Here's what business can do for brain disorders

The business of the brain

More than 50 million people worldwide have neurodegenerative diseases. Biotech companies are looking for ways to deliver new treatments for Alzheimer’s and other disorders sooner rather than later.

The full horror of neurodegenerative disease hits most of us when a person we love is afflicted. And it can take many forms.

Alzheimer’s affects many, but other diseases such as Parkinson’s and multiple sclerosis are also claiming numerous victims. The World Health Organization estimates that by 2030 the number of people living with dementia will be double the current figure, and more than triple by 2050. Alzheimer’s is already the third leading cause of death in Australia – and the second for women.

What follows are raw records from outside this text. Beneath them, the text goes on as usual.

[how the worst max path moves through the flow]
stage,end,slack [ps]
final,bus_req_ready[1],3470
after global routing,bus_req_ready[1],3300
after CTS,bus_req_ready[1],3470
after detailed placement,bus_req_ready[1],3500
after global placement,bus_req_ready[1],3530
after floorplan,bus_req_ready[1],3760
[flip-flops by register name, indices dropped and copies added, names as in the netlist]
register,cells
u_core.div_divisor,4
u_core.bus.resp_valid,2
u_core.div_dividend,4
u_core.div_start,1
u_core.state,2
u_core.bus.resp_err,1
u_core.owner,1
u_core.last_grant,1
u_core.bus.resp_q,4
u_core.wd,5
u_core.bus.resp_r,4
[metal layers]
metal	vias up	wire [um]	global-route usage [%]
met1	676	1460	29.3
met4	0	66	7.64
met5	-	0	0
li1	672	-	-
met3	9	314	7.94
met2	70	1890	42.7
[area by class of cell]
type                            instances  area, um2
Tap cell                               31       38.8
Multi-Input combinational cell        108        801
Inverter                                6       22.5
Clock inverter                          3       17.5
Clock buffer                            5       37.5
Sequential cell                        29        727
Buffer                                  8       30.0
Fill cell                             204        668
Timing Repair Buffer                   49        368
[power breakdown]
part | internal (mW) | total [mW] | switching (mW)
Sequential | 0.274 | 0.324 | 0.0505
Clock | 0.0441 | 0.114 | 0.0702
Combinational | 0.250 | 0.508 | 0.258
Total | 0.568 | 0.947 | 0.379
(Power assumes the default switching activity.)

The developed world is still coming to grips with the medical implications of an ageing population whose bodies may outlive their brains’ ability to function normally. 

Neurodegenerative diseases take an appalling toll, both in human and economic terms. In the US, the government spent US$214 billion last year to care for patients with Alzheimer’s – the country’s most expensive disease. And the US Alzheimer’s Association predicts that figure will reach US$1.1 trillion by 2050. 

The need to beat neurodegenerative diseases is obvious. Bill Ketelbey, chief executive of Actinogen Medical, a Sydney-based biotech company, favours a multi-pronged approach where different companies tackle different aspects of the problem.

“The prize for successful biotech companies may literally be billions of dollars in royalties. But the risk of failure is equally huge.”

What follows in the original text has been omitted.